The UDT will poll this every 250-500ms. Most of the time it'll return an empty array of patches.
Responds with { patches: Array<JSONDiffPatch>, hashOfLatestState, latestVersion }
PATCH /udt/session/<session_id>: Sends a JSONDiffPatch object with changes
Request contains { patch, mySessionStateId }
patch is applied against the latest session state to generate a new session state.
mySessionStateId isn't used (for now)
Should return { hashOfLatestState, latestVersion }
PATCH /udt/session/<session_id>/sample: Creates modifies or deletes a sample
This endpoint should be used instead of the /udt/session/<session_id> endpoint for updating, creating or deleting samples because it can handle certain edge cases better.
A request contains { operation, sampleIndex, [newInput], [newOutput], [previousInput] }
operation can be "DELETE", "CREATE", "UPDATE"
newInput is the taskData[sampleIndex] that the UDT observes when it sends the request
If "UPDATE" or "DELETE", use previousInput to find the true sample index. (i.e. do a deep comparison to find the sampleIndex using the latest version of the state).
newOutput is the new output for "UPDATE" operations. It is optional because the user may not want
sampleIndex provided by the requestor not be used.
Should return { hashOfLatestState, latestVersion }
Example
Let's look at a typical collaborative workflow to see how these endpoints work:
After User1 engages collaboration mode, an API request is sent to POST /udt/sessionUser1's editor parses the response and creates a link for them to share.
User1 shares the link with their team (only User2) and begins to edit
User2 uses the link to join the session. They get the latest version of the UDT JSON by calling GET /udt/session/<session_id>. They know the session_id because it's embedded in the link.
User2 edits something in the settings. The UDT makes a request to PATCH /udt/session/<session_id> with a JSONDiffPatch containing they're changes.
User1 polls GET /udt/session/<session_id>/diffs?since=<last_version> to get the latest patches. User1's editor sees that there's a patch to apply from User2. They apply the patch, and display a notification for the user.
User1 begins to edit a sample. This triggers a request to PATCH /udt/session/<session_id>/sample changing the taskData[sampleIndex].isBeingEdited to true.
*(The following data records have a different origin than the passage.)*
[src/sv/tce_pkg.sv]
// Package for the text console engine: shared types, codes and constants.
`timescale 1ns / 1ps
`default_nettype none

package tce_pkg;

    // Request and response payloads, fields in the order of the interface spec.
    typedef struct packed {
        logic [1:0]  op;
        logic [7:0]  char_code;
        logic [10:0] cell_index;
        logic [4:0]  new_row;
        logic [6:0]  new_col;
    } req_t;

    typedef struct packed {
        logic [7:0] cell_char;
        logic [7:0] cell_attr;
        logic [4:0] cursor_row;
        logic [6:0] cursor_col;
    } rsp_t;

    // Request opcodes.
    localparam logic [1:0] OP_PUT    = 2'd0;
    localparam logic [1:0] OP_READ   = 2'd1;
    localparam logic [1:0] OP_SETCUR = 2'd2;

    // Character codes the console interprets.
    localparam logic [7:0] CH_BACKSPACE = 8'd8;
    localparam logic [7:0] CH_TAB       = 8'd9;
    localparam logic [7:0] CH_NEWLINE   = 8'd10;
    localparam logic [7:0] CH_VTAB      = 8'd11;
    localparam logic [7:0] CH_FORMFEED  = 8'd12;
    localparam logic [7:0] CH_RETURN    = 8'd13;
    localparam logic [7:0] CH_PRINT_LO  = 8'd32;
    localparam logic [7:0] CH_PRINT_HI  = 8'd126;
    localparam logic [7:0] CH_SPACE     = 8'h20;
    localparam logic [7:0] TAB_STEP     = 8'd8;

    // A cell is {attribute, character}.
    localparam int unsigned CELL_W      = 16;
    localparam logic [7:0]  BLANK_ATTR  = 8'h0F;
    localparam logic [15:0] BLANK_CELL  = {BLANK_ATTR, CH_SPACE};

    // Configuration register indexes.
    localparam int unsigned CFG_INDEX_W    = 1;
    localparam logic [0:0]  CFG_TEXT_COLOR = 1'b0;
    localparam logic [0:0]  CFG_BACK_COLOR = 1'b1;
    localparam logic [3:0]  TEXT_COLOR_RESET = 4'hF;
    localparam logic [3:0]  BACK_COLOR_RESET = 4'h0;

    // Depth of the command queue between front and back (power of two).
    localparam int unsigned QUEUE_DEPTH = 2;

    // Classified command.
    typedef enum logic [3:0] {
        K_NOP,
        K_PRINT,
        K_NEWLINE,
        K_TAB,
        K_BACKSPACE,
        K_RETURN,
        K_VTAB,
        K_FORMFEED,
        K_READ,
        K_SETCUR
    } cmd_kind_t;

    typedef struct packed {
        cmd_kind_t   kind;
        logic [7:0]  char_code;
        logic [10:0] cell_index;
        logic [4:0]  row;
        logic [6:0]  col;
    } cmd_t;

    // Front to queue.
    typedef struct packed {
        logic push;
        cmd_t cmd;
    } front_push_t;

    // Back-end sequencer states.
    typedef enum logic [2:0] {
        ST_INIT,
        ST_IDLE,
        ST_EXEC,
        ST_NL_WRITE,
        ST_FILL,
        ST_SCROLL,
        ST_RESULT
    } state_t;

endpackage

`default_nettype wire

[src/sv/tce_front.sv]
// Front end: accept requests, classify them into commands, saturate operands.
`timescale 1ns / 1ps
`default_nettype none

module tce_front #(
    parameter int unsigned COLUMNS = 80,
    parameter int unsigned ROWS    = 25
) (
    input  wire logic                 req_valid,
    output logic                      req_stall,
    input  wire tce_pkg::req_t        req,
    input  wire logic                 queue_full,
    input  wire logic                 init_busy,
    output tce_pkg::front_push_t      fpush
);

    localparam int unsigned CELLS = COLUMNS * ROWS;

    tce_pkg::cmd_kind_t kind;
    logic               printable;
    logic               read_ok;

    assign req_stall = queue_full || init_busy;
    assign printable = (req.char_code >= tce_pkg::CH_PRINT_LO)
                    && (req.char_code <= tce_pkg::CH_PRINT_HI);
    assign read_ok   = {2'b00, req.cell_index} < 13'(CELLS);

    always_comb
    begin
        kind = tce_pkg::K_NOP;
        unique case (req.op)
            tce_pkg::OP_PUT:
            begin
                if (printable)
                begin
                    kind = tce_pkg::K_PRINT;
                end
                else
                begin
                    unique case (req.char_code)
                        tce_pkg::CH_NEWLINE:   kind = tce_pkg::K_NEWLINE;
                        tce_pkg::CH_TAB:       kind = tce_pkg::K_TAB;
                        tce_pkg::CH_BACKSPACE: kind = tce_pkg::K_BACKSPACE;
                        tce_pkg::CH_FORMFEED:  kind = tce_pkg::K_FORMFEED;
                        tce_pkg::CH_RETURN:    kind = tce_pkg::K_RETURN;
                        tce_pkg::CH_VTAB:      kind = tce_pkg::K_VTAB;
                        default:               kind = tce_pkg::K_NOP;
                    endcase
                end
            end
            // out-of-range reads answer zero, like a no-op
            tce_pkg::OP_READ:   kind = read_ok ? tce_pkg::K_READ : tce_pkg::K_NOP;
            tce_pkg::OP_SETCUR: kind = tce_pkg::K_SETCUR;
            default:            kind = tce_pkg::K_NOP;
        endcase
    end

    always_comb
    begin
        fpush.push           = req_valid && !req_stall;
        fpush.cmd.kind       = kind;
        fpush.cmd.char_code  = req.char_code;
        fpush.cmd.cell_index = req.cell_index;
        fpush.cmd.row        = ({1'b0, req.new_row} < 6'(ROWS))
                             ? req.new_row : 5'(ROWS - 1);
        fpush.cmd.col        = ({1'b0, req.new_col} < 8'(COLUMNS))
                             ? req.new_col : 7'(COLUMNS - 1);
    end

endmodule

`default_nettype wire

[config.mk]
export PLATFORM = sky130hd
export DESIGN_NAME = tce_front
export DESIGN_NICKNAME = d
export VERILOG_FILES = /design/src/sv/tce_pkg.sv /design/src/sv/tce_front.sv
export SDC_FILE = /design/constraint.sdc
export NUM_CORES = 1
export LEC_CHECK = 0
export BUFFER_PORTS_ARGS = -buffer_cell sky130_fd_sc_hd__buf_4
export CORE_MARGIN = 3
export CORE_UTILIZATION = 29
export DETAILED_ROUTE_END_ITERATION = 10
export MAX_ROUTING_LAYER = met4
export PLACE_DENSITY = 0.95
export SLEW_MARGIN = 30
export SYNTH_ARGS = -nofsm -noshare
export SYNTH_HDL_FRONTEND = slang
export SYNTH_SLANG_ARGS = --single-unit
[constraint.sdc]
create_clock -name vclk -period 2
set_input_delay 0.6 -clock vclk [all_inputs]
set_output_delay 0.6 -clock vclk [all_outputs]
set_load 0.02 [all_outputs]
==> results_dict.tcl, run 1 <==
set metrics [dict create \
    path_max_fanout 4 \
    synth-simple-area-share_pct 35.9 \
    fin_util_pct 69.0 \
    syn_to_final_growth_pct 112 \
    fin_setup_tns_ps -36.4 \
    syn-num-nets 93 \
    path_cells "buf_4 > o21ba_4 > o22a_1 > nor3_2 > buf_4" \
    grt_use_total_pct 15.5 \
    die_h_microns 42.2 \
    cp_data_arrival_time_ps 1420 \
    max_freq_mhz 495 \
    num_rows 12 \
    swShare_pct 46.6 \
    ys_seq_area_share_pct 0 \
    ir_drop_mv 0.129 \
    wl_met3_microns 163 \
    synth_compound_area_share_pct 14.5 \
    io-pin-count 73 \
    layout.nets 143 \
    cp-start-kind "input port" \
    grt_overflow 0 \
    critPathBufInv 2 \
    drt-met1-wl_microns 469 \
    violations "negative setup slack" \
    muxShareOfSynthArea_pct 2.63 \
    final_common_cell "buf_4" \
    switchingPower_w 0.0000957 \
    synth_cell_types 22 \
    viasPerCell 4.63 \
    cpMaxStageDelayCell "o22a_1" \
    worst_slew_pin_slew_ps 405 \
    diodes 0 \
    placed_cell_area_sq_um 769 \
    n_fill_cell 102 \
    cpPeakStageDelay_ps 220 \
    coreArea_sq_um 1170 \
    worst_slack_ps -18.4 \
    cts_hold_buf 0 \
    rsz0062_at_grt "true" \
    topRoutingLayerUsed "met3" \
    dieWidth_microns 42.2 \
    die_area_sq_um 1780 \
    n_sequential_cell 0 \
    p_per_area_nw_per_um2 254 \
    cap_violations 0 \
    met2WireLength_microns 836 \
    clock_buffers 0 \
    worstSetupPathType "input port to output pin" \
    synth_fa_ha_area_share_pct 0 \
    post_drt_wl_per_cell_microns 12.3 \
    path_common_cell "buf_4" \
    p_comb_share_pct 100.0 \
    p_clk_share_pct 0 \
    grt_pass1_wl_microns 2260 \
    route.antenna.remaining_nets 0 \
    drc 0 \
    hpwl_microns 1350 \
    grt_pass1_vias 575 \
    synthXorXnorAreaFrac_pct 4.61 \
    finalCriticalPeriod_ps 2020 \
    syn_avg_cell_area_sq_um 6.67 \
    dr.pass1.iters 1 \
    drive_gt1_share_pct 72.4 \
    drt_iter0_drc 0 \
    finalHoldViolCount 0 \
    synth_area_leaders "buf_4, nand2b_1, and2_1" \
    slew_headroom_pct 72.7 \
    wirelength_microns 1470 \
    stdcell_area_sq_um 808 \
    outcome "finished, violations left" \
    finalCritPeriodShare_pct 101 \
    yosysWarningCount 0 \
    synth_top_family_by_area "buffers and inverters" \
    setup_viol 2 \
    vias 551 \
    worstPathRequired_ps 1400 \
    yosys.area.top_type "buf_4" \
    leakagePower_nw 0.424 \
    holdCritPathClass "input port to output pin" \
    antenna_found_initial 0 \
    seq_area_sq_um 0 \
    grt_max_degree 6 \
    slew_viol_final 0 \
    intPower_w 0.000110 \
    initial_utilization_pct 32.5 \
    synth_top_area_share_pct 37.5 \
    mostFrequentLayoutCells "buf_4, nand2b_1, o21ai_0, and2_1" \
    synthCells 57 \
    io_buffers 65 \
    p_seq_share_pct 0 \
    crit_family "compound AO/OA/AOI/OAI gates" \
    place.gp.congestion 0.791 \
    critPathCaptureType "output pin" \
    synth_area_sq_um 380 \
    cts_setup_buffers 0 \
]
-- per-layer routing --
layer  track usage (%)  up-vias
met5                 -        -
met4             0.621        0
met3              1.72        0
met2              32.5       43
met1              15.6      237
li1                  -      271
-- synthesized netlist by cell type (2+ instances only) --
library cell / instances
nand2b_1: 5
buf_4: 19
inv_1: 2
clkbuf_1: 3
nand4b_1: 2
nand4_1: 2
and2_1: 3
nor2b_1: 2
nor2_1: 2
o21ai_0: 3
nor3_1: 3
-- through the flow --
stage               total power (W)  std cells  hold slack [ps]  setup slack [ps]
floorplan                  0.000112         57             1280              -111
global placement           0.000194        119             1200             -91.3
detailed placement         0.000199        119             1200              -152
CTS                        0.000207        119             1200             -27.8
global route               0.000217        119             1200             -73.1
finish                     0.000205        119             1200             -18.4
-- timing repair --
action,in CTS,in global routing
resized for setup,8,0
endpoints found under the setup margin,3,3
pin swaps,6,1
cloned,0,0
-- power groups by stage --
stage	sequential (W)	combinational, W	clock (W)
2_1_floorplan	0	0.000112	0
3_3_place_gp	0	0.000194	0
3_5_place_dp	0	0.000199	0
4_1_cts	0	0.000207	0
5_1_grt	0	0.000217	0
6_report	0	0.000205	0
-- path summary, 6_finish.rpt --
path | startpoint | end | cells past startpoint
worst max-delay path | req[28] | fpush[32] | 5
worst min-delay path | req[13] | fpush[13] | 0
-- kinds of logic after synthesis --
logic type / after synthesis
buffers and inverters: 24
muxes: 1
and+or+nand+nor: 22
AOI/OAI and AO/OA: 8
xor gates and xnor gates: 2
-- layout make-up --
cell class | count | area [sq um] | area share, %
timing repair buffer | 70 | 537 | 66.4
multi-input combinational | 33 | 246 | 30.5
tap | 14 | 17.5 | 2.17
inverter | 2 | 7.51 | 0.929
Power figures use the tool's default switching activity.
==> run 2: changes to the inputs <==
BUFFER_PORTS_ARGS = default   (was -buffer_cell sky130_fd_sc_hd__buf_4)
CORE_AREA = 3 3 40 42   (was default)
CORE_MARGIN = default   (was 3)
CORE_UTILIZATION = default   (was 29)
DIE_AREA = 0 0 43 45   (was default)
DONT_BUFFER_PORTS = 1   (was default)
PLACE_DENSITY = 0.52   (was 0.95)
clock period = 2.6 ns   (was 2 ns; I/O delays follow)
==> results_dict.tcl, run 2 (same netlist as run 1, synthesis figures left out) <==
set metrics [dict create \
    drt_iter0_drc 4 \
    critPathCaptureType "output pin" \
    min-delay-start "req[12]" \
    wirelength_microns 790 \
    drive_gt1_share_pct 13.2 \
    worst_slew_pin_slew_ps 475 \
    dr.pass1.iters 3 \
    cts_hold_buf 0 \
    clock_buffers 0 \
    worstPathRequired_ps 1820 \
    slew_headroom_pct 67.4 \
    route.antenna.remaining_nets 0 \
    place.gp.congestion 0.799 \
    path_max_fanout 4 \
    initial_utilization_pct 29.6 \
    io-pin-count 73 \
    worstHoldEndpoint "fpush[12]" \
    hold_path_depth 0 \
    grt_overflow 0 \
    outcome "complete, no violations" \
    n_fill_cell 145 \
    diodes 0 \
    cts_setup_buffers 0 \
    worstSetupPathType "input port to output pin" \
    grt_pass1_wl_microns 1060 \
    vias 291 \
    finalCritPeriodShare_pct 89.8 \
    io_buffers 0 \
    viasPerCell 5.49 \
    setup_viol 0 \
    layout.nets 76 \
    n_sequential_cell 0 \
    final_common_cell "nand2b_1" \
    leakagePower_nw 0.0966 \
    seq_area_sq_um 0 \
    cap_violations 0 \
    coreArea_sq_um 1280 \
    dieWidth_microns 43 \
    num_rows 13 \
    post_drt_wl_per_cell_microns 14.9 \
    die_h_microns 45 \
    worst_hold_slack_ps 1560 \
    cp-start-kind "input port" \
    grt_pass1_vias 265 \
    mostFrequentLayoutCells "nand2b_1, nor3_1, o21ai_0, and2_1, buf_4" \
    syn_to_final_growth_pct -29.6 \
    drc 0 \
    hpwl_microns 737 \
    die_area_sq_um 1940 \
    finalCriticalPeriod_ps 2330 \
    cts_resized 0 \
    fin_setup_tns_ps 0 \
    multi_input_area_sq_um 219 \
    ir_drop_mv 0.0709 \
    p_per_area_nw_per_um2 161 \
    grt_use_total_pct 6.83 \
    rsz0062_at_grt "false" \
    max_freq_mhz 428 \
    finalHoldViolCount 0 \
    slew_viol_final 0 \
    holdCritPathClass "input port to output pin" \
    grt_max_degree 6 \
    antenna_found_initial 0 \
    cp_data_arrival_time_ps 1550 \
]
## run 2: cell count changes in the layout (fill, tap and decap cells not counted), sizes merged
cell  delta
buf     -67
## run 2: cell type report
| class | instances | share of cell area (%) |
|---|---|---|
| well taps | 15 | 7.01 |
| multi-input cells | 33 | 81.8 |
| repair buffers | 3 | 8.41 |
| inverters | 2 | 2.80 |
## run 2: metal layers
metal	track usage, %	share of wire (%)
met3	0.797	18
met4	2.41	1.5
met1	7.86	30
met2	12.3	50
met5	-	0
## run 2: stage by stage
stage          setup slack (ps)   power, W  cell area (sq um)  std cells  utilization (%)
2_1_floorplan               129  0.0000859                380         57                -
3_3_place_gp                290  0.0000435                268         53             20.8
3_5_place_dp                273  0.0000435                268         53             20.8
4_1_cts                     263  0.0000434                268         53             20.8
5_1_grt                     169  0.0000458                268         53             20.8
6_report                    266  0.0000430                268         53             20.8
## run 2: report_power, final
part | internal [W] | total, W | leakage [nW] | switching, W
Sequential | 0 | 0 | 0 | 0
Combinational | 0.0000156 | 0.0000430 | 0.0966 | 0.0000274
Clock | 0 | 0 | 0 | 0
Total | 0.0000156 | 0.0000430 | 0.0966 | 0.0000274
## run 2: worst max-delay path by stage
stage          startpoint         to  slack (ps)  depth (start not counted)
4_1_cts           req[32]  fpush[32]         260                          4
2_1_floorplan     req[32]  fpush[32]         130                          3
6_report          req[28]  fpush[32]         270                          4
5_1_grt           req[28]  fpush[33]         170                          4
3_5_place_dp      req[32]  fpush[32]         270                          4
3_3_place_gp      req[28]  fpush[33]         290                          4
## run 2: worst max-delay path, stage by stage
cell       delay [ps]
nor3_1            230
nand4bb_1         170
nor3_1            200
buf_4             170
User1 finishes editing a sample. This triggers a request to PATCH /udt/session/<session_id>/sample changing the taskData[sampleIndex].isBeingEdited to true and and taskOutput[sampleIndex] to their newOutput
Database Architecture
One table called session_state representing each state of the JSON file. It contains the following columns:
session_state_id uuid randomly generated
short_id text randomly generated: represents the session id
udt_json jsonb: The state of the UDT file
patch jsonb: The patch that created this version from the previous version
previous_session_state_id uuid: Identifier for previous state
version integer: Integer identifying the revision number
created_at timestamptz: Timestamp on creation
The database will have the following constraints applied
UNIQUE previous_session_state_id
Each session can only have one subsequent state. This prevents certain race conditions.
The database will have the following SQL triggers:
Delete session_states that are older than 1 hour AND not the latest state
Triggered when a session state is inserted.
The text was updated successfully, but these errors were encountered:
First reported in #16. The collaboration server is currently written with a scalable serverless architecture hosted on zeit now. We want to have a different codebase for the local one. Because the zeit now code was built for a commercial project, we can't open-source the code. But we can build a new version that implements the API.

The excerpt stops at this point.